→ Work required: Your answer must hold only the lines below from the line containing "AOI/OAI and AO/OA,104,104,8.45" through the line containing "hold endpoints to repair,36,0", each reproduced exactly.

→ Provided entries:
*** Begin section ***

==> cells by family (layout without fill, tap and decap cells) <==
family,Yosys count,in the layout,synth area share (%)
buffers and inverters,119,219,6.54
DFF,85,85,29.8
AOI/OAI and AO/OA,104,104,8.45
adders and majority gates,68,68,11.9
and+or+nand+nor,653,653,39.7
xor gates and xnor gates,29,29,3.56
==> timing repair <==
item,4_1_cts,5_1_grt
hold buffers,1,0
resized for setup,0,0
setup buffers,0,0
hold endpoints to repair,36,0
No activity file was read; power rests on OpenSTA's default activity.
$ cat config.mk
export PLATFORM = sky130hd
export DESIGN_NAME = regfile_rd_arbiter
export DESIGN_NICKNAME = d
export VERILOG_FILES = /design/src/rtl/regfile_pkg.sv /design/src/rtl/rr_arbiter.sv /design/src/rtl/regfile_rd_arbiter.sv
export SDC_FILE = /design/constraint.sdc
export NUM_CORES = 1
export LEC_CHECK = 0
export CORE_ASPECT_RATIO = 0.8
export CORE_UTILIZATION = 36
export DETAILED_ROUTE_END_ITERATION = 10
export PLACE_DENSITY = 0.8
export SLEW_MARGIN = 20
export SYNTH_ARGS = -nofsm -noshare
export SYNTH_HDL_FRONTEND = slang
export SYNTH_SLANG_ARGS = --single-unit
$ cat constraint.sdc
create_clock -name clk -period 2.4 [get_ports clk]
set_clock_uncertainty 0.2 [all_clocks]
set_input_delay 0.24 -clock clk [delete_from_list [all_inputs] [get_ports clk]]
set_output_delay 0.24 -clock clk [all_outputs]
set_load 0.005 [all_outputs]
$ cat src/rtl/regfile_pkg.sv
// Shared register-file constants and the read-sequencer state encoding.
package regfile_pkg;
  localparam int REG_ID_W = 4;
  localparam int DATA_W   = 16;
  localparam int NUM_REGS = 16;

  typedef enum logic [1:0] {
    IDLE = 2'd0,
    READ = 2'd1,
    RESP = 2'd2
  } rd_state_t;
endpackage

*** End section ***
*** Begin section ***

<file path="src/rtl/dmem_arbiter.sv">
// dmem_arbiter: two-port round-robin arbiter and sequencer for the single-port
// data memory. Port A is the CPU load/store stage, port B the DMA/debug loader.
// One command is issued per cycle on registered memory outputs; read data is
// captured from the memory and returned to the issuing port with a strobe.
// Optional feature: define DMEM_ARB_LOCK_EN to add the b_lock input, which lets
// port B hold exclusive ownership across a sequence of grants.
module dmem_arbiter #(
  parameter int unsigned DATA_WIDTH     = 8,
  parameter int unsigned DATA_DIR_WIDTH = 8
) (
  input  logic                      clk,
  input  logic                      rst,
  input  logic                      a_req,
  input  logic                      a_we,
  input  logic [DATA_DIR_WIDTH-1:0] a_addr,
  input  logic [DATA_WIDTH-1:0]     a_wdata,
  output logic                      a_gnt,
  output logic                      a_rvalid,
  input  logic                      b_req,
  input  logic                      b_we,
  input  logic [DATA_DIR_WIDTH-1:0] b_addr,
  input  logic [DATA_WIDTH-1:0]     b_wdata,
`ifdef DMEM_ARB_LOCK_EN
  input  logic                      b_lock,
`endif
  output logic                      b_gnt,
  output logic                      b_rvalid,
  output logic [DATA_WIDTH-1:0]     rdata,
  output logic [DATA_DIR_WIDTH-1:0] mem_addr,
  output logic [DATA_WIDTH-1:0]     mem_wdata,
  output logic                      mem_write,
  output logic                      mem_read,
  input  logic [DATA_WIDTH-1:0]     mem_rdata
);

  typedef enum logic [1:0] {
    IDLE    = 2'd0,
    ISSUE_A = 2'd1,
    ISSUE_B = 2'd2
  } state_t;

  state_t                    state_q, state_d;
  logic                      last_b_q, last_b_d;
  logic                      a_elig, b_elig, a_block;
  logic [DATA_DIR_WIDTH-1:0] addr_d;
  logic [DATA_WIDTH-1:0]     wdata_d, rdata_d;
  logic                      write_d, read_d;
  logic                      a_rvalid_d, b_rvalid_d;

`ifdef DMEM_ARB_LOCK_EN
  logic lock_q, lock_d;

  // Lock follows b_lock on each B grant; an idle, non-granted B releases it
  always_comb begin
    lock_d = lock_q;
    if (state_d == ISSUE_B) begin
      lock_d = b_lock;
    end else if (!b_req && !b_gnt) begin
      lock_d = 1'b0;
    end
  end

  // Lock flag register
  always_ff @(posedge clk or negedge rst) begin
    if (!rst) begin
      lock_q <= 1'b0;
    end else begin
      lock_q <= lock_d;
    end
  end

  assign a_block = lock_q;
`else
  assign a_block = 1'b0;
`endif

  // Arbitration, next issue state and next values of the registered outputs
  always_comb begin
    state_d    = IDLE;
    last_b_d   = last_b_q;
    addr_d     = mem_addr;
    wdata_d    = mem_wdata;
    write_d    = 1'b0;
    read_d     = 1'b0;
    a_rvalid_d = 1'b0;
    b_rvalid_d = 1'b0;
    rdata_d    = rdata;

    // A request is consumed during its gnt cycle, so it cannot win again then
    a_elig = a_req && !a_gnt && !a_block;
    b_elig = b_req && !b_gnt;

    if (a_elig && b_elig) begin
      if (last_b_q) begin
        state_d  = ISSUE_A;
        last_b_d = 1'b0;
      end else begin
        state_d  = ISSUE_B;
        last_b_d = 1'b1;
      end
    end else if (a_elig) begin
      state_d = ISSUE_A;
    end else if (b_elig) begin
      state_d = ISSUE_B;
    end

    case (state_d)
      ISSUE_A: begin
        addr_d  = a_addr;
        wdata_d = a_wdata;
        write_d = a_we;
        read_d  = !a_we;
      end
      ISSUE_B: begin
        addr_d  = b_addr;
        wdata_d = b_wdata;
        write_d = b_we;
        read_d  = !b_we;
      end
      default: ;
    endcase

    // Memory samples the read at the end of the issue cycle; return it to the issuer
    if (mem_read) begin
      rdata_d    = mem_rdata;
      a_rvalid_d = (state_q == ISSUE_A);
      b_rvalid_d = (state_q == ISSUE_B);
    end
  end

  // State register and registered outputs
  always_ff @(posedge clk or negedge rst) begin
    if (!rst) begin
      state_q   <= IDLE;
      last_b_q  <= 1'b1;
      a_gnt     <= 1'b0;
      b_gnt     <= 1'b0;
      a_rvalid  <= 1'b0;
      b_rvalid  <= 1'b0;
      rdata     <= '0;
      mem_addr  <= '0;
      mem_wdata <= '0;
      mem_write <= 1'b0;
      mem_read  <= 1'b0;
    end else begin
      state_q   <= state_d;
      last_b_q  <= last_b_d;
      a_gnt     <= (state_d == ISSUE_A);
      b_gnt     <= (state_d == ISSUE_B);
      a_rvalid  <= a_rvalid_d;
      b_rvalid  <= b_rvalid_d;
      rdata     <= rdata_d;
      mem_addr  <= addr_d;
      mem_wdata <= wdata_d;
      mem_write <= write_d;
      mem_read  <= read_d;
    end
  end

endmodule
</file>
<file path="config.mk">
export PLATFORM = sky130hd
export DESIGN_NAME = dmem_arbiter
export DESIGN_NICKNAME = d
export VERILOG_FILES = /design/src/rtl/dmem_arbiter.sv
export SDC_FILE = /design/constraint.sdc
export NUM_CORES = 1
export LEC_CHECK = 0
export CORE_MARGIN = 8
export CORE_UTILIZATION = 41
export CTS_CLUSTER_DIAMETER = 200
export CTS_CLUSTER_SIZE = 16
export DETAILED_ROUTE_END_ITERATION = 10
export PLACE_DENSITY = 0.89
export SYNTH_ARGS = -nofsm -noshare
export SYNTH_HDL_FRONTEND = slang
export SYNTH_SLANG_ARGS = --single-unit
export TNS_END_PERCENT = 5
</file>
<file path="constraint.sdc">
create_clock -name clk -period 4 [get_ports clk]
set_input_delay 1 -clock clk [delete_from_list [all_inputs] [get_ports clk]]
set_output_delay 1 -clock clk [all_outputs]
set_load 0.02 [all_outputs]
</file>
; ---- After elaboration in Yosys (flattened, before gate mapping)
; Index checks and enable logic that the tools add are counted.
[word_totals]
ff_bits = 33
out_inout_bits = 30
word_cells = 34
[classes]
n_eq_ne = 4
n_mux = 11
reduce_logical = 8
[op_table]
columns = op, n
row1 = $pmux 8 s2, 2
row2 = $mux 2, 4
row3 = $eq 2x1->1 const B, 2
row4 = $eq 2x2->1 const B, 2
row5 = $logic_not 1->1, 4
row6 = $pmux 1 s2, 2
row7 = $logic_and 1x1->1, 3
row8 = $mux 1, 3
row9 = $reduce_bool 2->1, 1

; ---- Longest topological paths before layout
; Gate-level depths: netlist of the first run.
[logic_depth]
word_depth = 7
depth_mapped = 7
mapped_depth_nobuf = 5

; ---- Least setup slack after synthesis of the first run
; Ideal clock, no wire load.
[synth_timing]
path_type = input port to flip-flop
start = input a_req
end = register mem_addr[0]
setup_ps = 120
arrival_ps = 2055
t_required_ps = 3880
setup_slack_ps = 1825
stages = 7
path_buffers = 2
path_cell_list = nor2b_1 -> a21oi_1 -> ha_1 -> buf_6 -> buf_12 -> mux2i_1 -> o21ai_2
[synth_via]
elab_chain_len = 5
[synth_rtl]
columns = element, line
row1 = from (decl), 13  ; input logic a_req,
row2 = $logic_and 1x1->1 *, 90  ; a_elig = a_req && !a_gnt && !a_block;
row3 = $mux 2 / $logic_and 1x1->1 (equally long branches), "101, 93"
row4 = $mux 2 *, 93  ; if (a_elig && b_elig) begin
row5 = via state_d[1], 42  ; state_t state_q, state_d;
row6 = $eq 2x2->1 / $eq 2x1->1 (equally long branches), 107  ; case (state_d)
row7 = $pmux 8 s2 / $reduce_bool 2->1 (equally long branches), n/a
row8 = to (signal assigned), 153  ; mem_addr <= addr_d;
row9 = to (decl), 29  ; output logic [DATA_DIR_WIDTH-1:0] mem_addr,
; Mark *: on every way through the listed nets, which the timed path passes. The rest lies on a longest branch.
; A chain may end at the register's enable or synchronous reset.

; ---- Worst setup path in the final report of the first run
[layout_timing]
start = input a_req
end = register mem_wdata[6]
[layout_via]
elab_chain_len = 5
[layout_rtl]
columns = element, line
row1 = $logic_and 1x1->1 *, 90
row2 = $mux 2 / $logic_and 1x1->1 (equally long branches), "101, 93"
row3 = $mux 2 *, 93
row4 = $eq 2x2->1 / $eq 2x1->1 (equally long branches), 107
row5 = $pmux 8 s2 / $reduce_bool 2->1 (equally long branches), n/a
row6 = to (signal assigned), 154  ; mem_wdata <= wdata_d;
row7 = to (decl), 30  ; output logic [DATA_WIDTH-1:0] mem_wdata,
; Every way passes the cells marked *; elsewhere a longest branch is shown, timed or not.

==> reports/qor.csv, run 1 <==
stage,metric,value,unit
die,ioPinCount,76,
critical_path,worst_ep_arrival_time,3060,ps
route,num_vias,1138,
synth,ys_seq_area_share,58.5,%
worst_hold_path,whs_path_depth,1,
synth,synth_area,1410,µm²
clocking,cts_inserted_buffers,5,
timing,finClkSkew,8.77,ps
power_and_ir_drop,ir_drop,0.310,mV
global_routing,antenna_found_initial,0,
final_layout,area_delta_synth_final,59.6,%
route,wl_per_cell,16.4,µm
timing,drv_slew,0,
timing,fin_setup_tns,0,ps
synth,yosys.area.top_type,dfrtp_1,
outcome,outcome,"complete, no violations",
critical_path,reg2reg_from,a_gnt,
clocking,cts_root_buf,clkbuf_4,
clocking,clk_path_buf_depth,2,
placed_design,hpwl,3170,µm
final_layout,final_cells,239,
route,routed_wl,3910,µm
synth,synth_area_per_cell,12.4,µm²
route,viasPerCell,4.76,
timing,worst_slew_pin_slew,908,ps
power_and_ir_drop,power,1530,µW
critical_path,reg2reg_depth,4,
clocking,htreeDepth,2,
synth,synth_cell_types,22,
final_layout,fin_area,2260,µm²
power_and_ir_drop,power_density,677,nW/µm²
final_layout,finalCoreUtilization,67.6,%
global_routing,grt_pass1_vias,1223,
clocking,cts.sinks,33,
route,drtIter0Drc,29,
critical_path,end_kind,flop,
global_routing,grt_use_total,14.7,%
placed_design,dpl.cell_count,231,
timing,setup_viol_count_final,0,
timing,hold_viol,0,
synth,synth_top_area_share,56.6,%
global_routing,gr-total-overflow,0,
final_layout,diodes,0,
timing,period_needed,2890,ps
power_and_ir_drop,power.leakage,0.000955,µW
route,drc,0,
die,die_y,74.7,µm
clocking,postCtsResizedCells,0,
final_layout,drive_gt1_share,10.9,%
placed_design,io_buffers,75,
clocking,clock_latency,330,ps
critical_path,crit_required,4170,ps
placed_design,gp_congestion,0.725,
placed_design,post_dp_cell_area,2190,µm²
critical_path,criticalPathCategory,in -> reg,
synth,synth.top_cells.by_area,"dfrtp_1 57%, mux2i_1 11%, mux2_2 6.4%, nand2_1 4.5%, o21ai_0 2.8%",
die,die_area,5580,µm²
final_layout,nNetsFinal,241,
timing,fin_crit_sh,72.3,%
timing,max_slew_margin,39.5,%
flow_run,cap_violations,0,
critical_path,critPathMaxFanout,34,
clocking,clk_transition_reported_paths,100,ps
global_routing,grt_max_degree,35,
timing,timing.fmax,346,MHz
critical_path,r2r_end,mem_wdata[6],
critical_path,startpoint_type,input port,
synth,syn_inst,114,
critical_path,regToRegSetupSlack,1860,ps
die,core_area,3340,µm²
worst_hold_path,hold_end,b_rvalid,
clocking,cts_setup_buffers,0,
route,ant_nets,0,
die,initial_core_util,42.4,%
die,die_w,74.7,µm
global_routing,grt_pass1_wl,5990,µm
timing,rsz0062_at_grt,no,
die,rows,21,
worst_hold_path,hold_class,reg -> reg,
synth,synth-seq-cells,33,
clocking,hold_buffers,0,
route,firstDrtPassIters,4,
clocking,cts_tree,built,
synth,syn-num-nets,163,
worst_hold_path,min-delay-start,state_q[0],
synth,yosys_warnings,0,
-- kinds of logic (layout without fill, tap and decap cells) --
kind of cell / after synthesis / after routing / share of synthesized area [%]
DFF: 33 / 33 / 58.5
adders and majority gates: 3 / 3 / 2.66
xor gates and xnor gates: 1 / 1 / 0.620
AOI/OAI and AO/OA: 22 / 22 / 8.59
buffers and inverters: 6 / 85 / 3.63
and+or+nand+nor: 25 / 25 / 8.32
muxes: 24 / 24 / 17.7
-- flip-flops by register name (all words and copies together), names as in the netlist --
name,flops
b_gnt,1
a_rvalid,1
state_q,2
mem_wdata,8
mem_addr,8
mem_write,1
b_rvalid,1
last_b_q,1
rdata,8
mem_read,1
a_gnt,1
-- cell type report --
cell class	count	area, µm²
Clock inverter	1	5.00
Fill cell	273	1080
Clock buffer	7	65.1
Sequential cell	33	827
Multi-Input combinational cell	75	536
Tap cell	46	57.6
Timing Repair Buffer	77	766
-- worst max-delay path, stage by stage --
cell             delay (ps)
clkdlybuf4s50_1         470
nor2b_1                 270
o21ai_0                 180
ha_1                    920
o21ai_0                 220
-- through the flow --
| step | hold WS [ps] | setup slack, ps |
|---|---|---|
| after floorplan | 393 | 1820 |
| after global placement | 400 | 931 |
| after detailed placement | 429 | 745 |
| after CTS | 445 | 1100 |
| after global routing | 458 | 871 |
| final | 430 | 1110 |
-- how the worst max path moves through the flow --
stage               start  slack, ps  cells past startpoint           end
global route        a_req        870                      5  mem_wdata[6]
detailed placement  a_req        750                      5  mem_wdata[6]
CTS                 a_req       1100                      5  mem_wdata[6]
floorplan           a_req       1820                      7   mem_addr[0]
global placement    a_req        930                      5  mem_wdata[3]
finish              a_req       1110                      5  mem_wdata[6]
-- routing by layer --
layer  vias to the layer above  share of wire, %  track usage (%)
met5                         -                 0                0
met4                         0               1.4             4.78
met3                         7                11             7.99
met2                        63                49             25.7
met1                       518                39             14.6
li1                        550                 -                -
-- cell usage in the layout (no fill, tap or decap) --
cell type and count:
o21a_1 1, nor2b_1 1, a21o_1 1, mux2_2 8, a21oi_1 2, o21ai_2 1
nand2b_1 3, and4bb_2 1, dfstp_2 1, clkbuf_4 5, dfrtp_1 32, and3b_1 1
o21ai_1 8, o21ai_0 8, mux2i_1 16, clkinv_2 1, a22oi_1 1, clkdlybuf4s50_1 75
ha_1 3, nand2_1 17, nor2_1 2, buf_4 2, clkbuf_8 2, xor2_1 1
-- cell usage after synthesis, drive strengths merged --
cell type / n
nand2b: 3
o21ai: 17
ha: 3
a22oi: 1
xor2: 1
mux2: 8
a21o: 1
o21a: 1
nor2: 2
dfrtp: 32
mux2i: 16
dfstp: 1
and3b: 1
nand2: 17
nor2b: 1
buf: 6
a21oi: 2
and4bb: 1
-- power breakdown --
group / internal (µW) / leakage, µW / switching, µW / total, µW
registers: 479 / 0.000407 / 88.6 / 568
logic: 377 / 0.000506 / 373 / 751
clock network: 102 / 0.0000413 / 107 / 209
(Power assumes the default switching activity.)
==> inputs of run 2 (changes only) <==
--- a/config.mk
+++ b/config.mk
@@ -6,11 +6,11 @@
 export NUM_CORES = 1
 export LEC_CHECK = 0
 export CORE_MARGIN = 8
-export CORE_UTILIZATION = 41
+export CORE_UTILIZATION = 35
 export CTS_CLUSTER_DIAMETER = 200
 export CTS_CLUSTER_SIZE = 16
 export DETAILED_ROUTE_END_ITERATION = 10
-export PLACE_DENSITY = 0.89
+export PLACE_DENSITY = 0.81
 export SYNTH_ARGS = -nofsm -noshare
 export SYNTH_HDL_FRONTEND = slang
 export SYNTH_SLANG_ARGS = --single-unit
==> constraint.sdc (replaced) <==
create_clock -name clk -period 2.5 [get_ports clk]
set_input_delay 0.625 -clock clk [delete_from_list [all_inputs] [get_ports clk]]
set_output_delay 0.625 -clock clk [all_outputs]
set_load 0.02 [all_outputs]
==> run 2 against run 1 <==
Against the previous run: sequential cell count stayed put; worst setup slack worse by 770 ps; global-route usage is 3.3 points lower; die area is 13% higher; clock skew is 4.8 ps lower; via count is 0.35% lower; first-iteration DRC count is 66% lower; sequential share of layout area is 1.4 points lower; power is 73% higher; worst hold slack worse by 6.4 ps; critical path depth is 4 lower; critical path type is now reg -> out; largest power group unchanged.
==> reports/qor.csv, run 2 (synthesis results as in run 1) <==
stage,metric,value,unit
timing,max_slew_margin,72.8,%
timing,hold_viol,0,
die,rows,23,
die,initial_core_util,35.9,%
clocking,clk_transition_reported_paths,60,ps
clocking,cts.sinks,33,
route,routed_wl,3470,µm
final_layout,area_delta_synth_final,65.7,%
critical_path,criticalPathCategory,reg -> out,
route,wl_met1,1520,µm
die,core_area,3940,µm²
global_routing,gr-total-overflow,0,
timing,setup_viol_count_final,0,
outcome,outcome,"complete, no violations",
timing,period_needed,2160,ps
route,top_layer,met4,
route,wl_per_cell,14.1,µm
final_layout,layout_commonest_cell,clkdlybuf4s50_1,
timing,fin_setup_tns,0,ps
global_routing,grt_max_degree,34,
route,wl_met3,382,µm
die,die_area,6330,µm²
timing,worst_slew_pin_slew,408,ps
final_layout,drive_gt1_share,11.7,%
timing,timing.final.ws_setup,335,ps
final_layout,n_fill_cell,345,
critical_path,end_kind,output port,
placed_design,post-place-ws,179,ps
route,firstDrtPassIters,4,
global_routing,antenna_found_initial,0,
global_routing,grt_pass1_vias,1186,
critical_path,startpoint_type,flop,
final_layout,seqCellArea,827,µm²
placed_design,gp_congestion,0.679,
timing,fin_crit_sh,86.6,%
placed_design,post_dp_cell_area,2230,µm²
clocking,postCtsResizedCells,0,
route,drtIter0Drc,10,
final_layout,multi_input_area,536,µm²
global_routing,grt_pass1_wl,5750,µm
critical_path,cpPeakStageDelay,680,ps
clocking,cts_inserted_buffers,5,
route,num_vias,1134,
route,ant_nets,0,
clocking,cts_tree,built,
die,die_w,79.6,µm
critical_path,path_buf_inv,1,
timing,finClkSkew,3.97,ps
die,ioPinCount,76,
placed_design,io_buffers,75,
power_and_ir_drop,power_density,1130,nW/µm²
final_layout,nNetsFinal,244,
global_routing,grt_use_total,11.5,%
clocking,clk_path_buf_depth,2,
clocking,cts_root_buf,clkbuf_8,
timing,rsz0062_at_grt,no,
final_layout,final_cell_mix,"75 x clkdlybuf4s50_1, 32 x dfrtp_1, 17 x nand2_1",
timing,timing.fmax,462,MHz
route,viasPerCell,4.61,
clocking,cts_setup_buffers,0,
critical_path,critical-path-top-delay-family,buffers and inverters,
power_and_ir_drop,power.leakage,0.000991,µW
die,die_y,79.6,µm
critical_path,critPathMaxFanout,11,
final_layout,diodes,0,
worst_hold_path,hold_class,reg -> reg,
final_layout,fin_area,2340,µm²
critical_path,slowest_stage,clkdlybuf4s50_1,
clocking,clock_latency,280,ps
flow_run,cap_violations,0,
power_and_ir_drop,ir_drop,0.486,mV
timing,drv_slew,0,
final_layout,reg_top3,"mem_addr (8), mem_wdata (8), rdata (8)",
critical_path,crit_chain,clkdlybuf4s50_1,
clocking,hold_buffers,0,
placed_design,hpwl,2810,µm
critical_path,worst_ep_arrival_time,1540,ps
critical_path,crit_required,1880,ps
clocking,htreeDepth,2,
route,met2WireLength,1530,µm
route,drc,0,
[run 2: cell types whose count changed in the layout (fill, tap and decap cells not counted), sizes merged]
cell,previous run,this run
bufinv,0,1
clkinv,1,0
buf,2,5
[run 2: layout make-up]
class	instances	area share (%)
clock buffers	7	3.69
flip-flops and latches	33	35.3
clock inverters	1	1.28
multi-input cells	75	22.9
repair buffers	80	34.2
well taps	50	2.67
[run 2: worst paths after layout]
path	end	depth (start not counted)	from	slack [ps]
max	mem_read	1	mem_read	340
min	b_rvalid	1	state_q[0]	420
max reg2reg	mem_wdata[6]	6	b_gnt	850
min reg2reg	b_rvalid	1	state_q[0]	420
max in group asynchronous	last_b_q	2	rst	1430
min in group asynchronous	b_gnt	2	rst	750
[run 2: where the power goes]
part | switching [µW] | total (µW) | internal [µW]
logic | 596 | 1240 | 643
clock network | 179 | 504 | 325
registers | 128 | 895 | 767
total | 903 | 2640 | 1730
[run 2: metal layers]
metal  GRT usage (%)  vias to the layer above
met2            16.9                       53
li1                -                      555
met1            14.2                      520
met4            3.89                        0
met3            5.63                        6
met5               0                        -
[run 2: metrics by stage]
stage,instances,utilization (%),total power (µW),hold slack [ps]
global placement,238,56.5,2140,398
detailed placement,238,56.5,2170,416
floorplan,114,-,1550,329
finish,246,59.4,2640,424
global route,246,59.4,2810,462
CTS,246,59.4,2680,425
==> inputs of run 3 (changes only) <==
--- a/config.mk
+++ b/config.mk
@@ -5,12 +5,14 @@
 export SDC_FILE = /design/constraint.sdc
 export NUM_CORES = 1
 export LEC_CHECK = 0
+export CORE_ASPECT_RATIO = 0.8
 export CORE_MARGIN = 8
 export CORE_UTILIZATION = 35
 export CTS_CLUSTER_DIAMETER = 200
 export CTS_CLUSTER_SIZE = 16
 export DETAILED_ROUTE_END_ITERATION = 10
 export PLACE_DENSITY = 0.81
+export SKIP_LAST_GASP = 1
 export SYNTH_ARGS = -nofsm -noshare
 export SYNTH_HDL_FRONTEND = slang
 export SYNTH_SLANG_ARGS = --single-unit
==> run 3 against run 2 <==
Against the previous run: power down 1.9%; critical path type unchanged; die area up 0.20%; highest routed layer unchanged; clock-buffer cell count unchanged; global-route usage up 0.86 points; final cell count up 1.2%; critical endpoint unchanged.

*** End section ***

→ Exercise answer:
AOI/OAI and AO/OA,104,104,8.45
adders and majority gates,68,68,11.9
and+or+nand+nor,653,653,39.7
xor gates and xnor gates,29,29,3.56
==> timing repair <==
item,4_1_cts,5_1_grt
hold buffers,1,0
resized for setup,0,0
setup buffers,0,0
hold endpoints to repair,36,0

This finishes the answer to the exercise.